Last summer, I moved from a large city to a remote area in West Virginia. My summer adventures took me to a seemingly unnamed back country road. As I cautiously drove in and out of hills and hollers I couldn’t help but hear the gravel road, crunch beneath my tires and admire the way the sun beams danced among trees. Suddenly, veering around another switchback, my city girl heart began to race. As if out of nowhere, a large apparatus and two signs appeared. One read “Closed Circuit Television and Audio Monitoring on Premises”. The other had a picture of a gun and said “Prayer Is the best way to meet the Lord, Trespassing is Faster!” Yikes! My mind was flooded with potential worst case scenarios, all plagued by a lack of cell service.
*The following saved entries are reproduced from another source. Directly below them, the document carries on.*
[src/sv/adc_linear_calibration_remap_unit.sv]
`timescale 1ns / 1ps
// Two-point calibration of four joystick ADC channels. Each input beat carries
// a raw sample (s_tdata) and its channel (s_tuser); the result beat returns
// (raw - min) * 4095 / (max - min), truncated, with 0 at or below min, 4095 at
// or above max, and 0 when max <= min. Minima sit at 0x00..0x0C and maxima at
// 0x10..0x1C on the APB port; write them only while no beat is in flight.
// One beat is taken every cycle unless the output stalls; the pipeline is made of
// the subtract and multiply stages, a chain of twelve divider cells (one quotient
// bit per cell) and the output register. All stages advance together whenever the
// output register is empty or drained, so s_tready follows m_tready.
module adc_linear_calibration_remap_unit (
    input  logic                              aclk,
    input  logic                              aresetn,
    input  logic                              s_tvalid,
    output logic                              s_tready,
    input  logic [acal_pkg::TDATA_W-1:0]      s_tdata,   // raw_sample, zero pad
    input  logic [acal_pkg::TUSER_W-1:0]      s_tuser,   // channel, zero pad
    output logic                              m_tvalid,
    input  logic                              m_tready,
    output logic [acal_pkg::TDATA_W-1:0]      m_tdata,   // scaled, zero pad
    output logic [acal_pkg::TUSER_W-1:0]      m_tuser,   // channel_out, zero pad
    input  logic                              psel,
    input  logic                              penable,
    input  logic                              pwrite,
    input  logic [acal_pkg::ADDR_W-1:0]       paddr,
    input  logic [acal_pkg::APB_DATA_W-1:0]   pwdata,
    output logic [acal_pkg::APB_DATA_W-1:0]   prdata,
    output logic                              pready
);
    import acal_pkg::*;

    logic [SAMPLE_BITS-1:0] min_reg [NUM_CH];
    logic [SAMPLE_BITS-1:0] max_reg [NUM_CH];

    logic                   out_valid_reg;
    logic [CH_W-1:0]        out_channel_reg;
    logic [SAMPLE_BITS-1:0] out_scaled_reg;
    logic [SAMPLE_BITS-1:0] scaled_next;

    logic                   advance;
    logic                   cfg_wr;
    logic [REG_IDX_W-1:0]   cfg_idx;
    logic [CH_W-1:0]        in_channel;
    div_beat_t              beats [SAMPLE_BITS+1];

    assign pready  = 1'b1;
    assign cfg_wr  = psel && penable && pwrite && pready;
    assign cfg_idx = paddr[ADDR_W-1:2];

    always_ff @(posedge aclk) begin
        if (!aresetn) begin
            for (int i = 0; i < NUM_CH; i++) begin
                min_reg[i] <= MIN_RESET[i];
                max_reg[i] <= MAX_RESET[i];
            end
        end else if (cfg_wr) begin
            if (cfg_idx < REG_MAX_BASE) begin
                min_reg[CH_W'(cfg_idx - REG_MIN_BASE)] <= pwdata[SAMPLE_BITS-1:0];
            end else begin
                max_reg[CH_W'(cfg_idx - REG_MAX_BASE)] <= pwdata[SAMPLE_BITS-1:0];
            end
        end
    end

    always_comb begin
        if (cfg_idx < REG_MAX_BASE) begin
            prdata = APB_DATA_W'(min_reg[CH_W'(cfg_idx - REG_MIN_BASE)]);
        end else begin
            prdata = APB_DATA_W'(max_reg[CH_W'(cfg_idx - REG_MAX_BASE)]);
        end
    end

    // hold every stage while the output beat waits
    assign advance    = !out_valid_reg || m_tready;
    assign s_tready   = advance;
    assign in_channel = s_tuser[CH_W-1:0];

    acal_front u_front (
        .aclk       (aclk),
        .aresetn    (aresetn),
        .advance    (advance),
        .in_valid   (s_tvalid),
        .in_channel (in_channel),
        .in_sample  (s_tdata[SAMPLE_BITS-1:0]),
        .cal_lo     (min_reg[in_channel]),
        .cal_hi     (max_reg[in_channel]),
        .beat_out   (beats[0])
    );

    for (genvar g = 0; g < SAMPLE_BITS; g++) begin : g_cell
        acal_div_cell u_cell (
            .aclk     (aclk),
            .aresetn  (aresetn),
            .advance  (advance),
            .beat_in  (beats[g]),
            .beat_out (beats[g+1])
        );
    end

    always_comb begin
        case (beats[SAMPLE_BITS].clamp)
            CLAMP_NONE: scaled_next = beats[SAMPLE_BITS].quo;
            CLAMP_ZERO: scaled_next = '0;
            CLAMP_FULL: scaled_next = FULL_SCALE;
            default:    scaled_next = '0;
        endcase
    end

    always_ff @(posedge aclk) begin
        if (!aresetn) begin
            out_valid_reg <= 1'b0;
        end else if (advance) begin
            out_valid_reg <= beats[SAMPLE_BITS].valid;
        end
        if (advance) begin
            out_channel_reg <= beats[SAMPLE_BITS].channel;
            out_scaled_reg  <= scaled_next;
        end
    end

    assign m_tvalid = out_valid_reg;
    assign m_tdata  = TDATA_W'(out_scaled_reg);
    assign m_tuser  = TUSER_W'(out_channel_reg);

endmodule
Urged by my native WV passengers, I crept closer. Breathing a tremendous sigh of relief, I realized the security apparatus was in fact an old flat screen TV mounted sideways to the truck of a tree. The screen was covered with a large mirror to look like a camera. My heart calmed. Whew! While one must applaud the right brain ingenuity, converting an old flat screen TV into a fake security camera system, the whole thing just seemed like a big joke now. In fact, we all jumped out of the car and took a selfie with giant security TV and intimidating signs. While the majority of dummy security cameras aren’t homemade look-a-likes mounted to a tree, there are a few, not so obvious, things to consider before mounting a phony security camera.
Perhaps you are a business owner who has a known security issue. You may feel the necessity to take security into your own hands, possibly installing a dummy security camera to hopefully deter future criminal activity. However, this is not always a wise choice. For example, let’s say there is a known security issue in your company parking lot. Employees do not know the parking lot security cameras you installed are fake. Employees park their cars with "peace of mind", knowing a real security system is in place. This creates a false sense of security and has subsequently exposed you to future liability if the employee were to experience a crime and ask for security footage. Again and again, dummy cameras are being installed and lawsuits for liability are popping up like ramps (a type of onion native to WV).
While dummy security cameras are looking more and more real, the information about how to tell the real cameras from the fake is not hard to find. Have you ever googled how to tell if a security camera is fake? The amount of reading material accompanied by pictures is quite phenomenal. After about 30 minutes of scouring the internet and reading multiple blog posts, I feel as though I'm a self-proclaimed dummy security camera expert. Some differences are blatantly obvious, while others are more subtle. For example, some dummy security cameras even simulate action tracking. While you may feel this is fool proof, any security specialist or well-informed criminal will easily be able to tell the difference. A real security camera is designed to auto track, meaning it follows your every move, while a dummy security camera won't track you, it will simply move sporadically.
Lastly, dummy security cameras are designed to deter. They do nothing more than attempt to cause the criminal to think twice. With criminals disregarding even real security camera systems, do you really want to risk it?
For most, when it comes to protecting a home or business, budget is one of the main reasons dummy security cameras win the bid. Its true, the majority of security camera installations do require an upfront cost however, for most, achieving peace of mind and avoiding these common pitfalls is well worth it.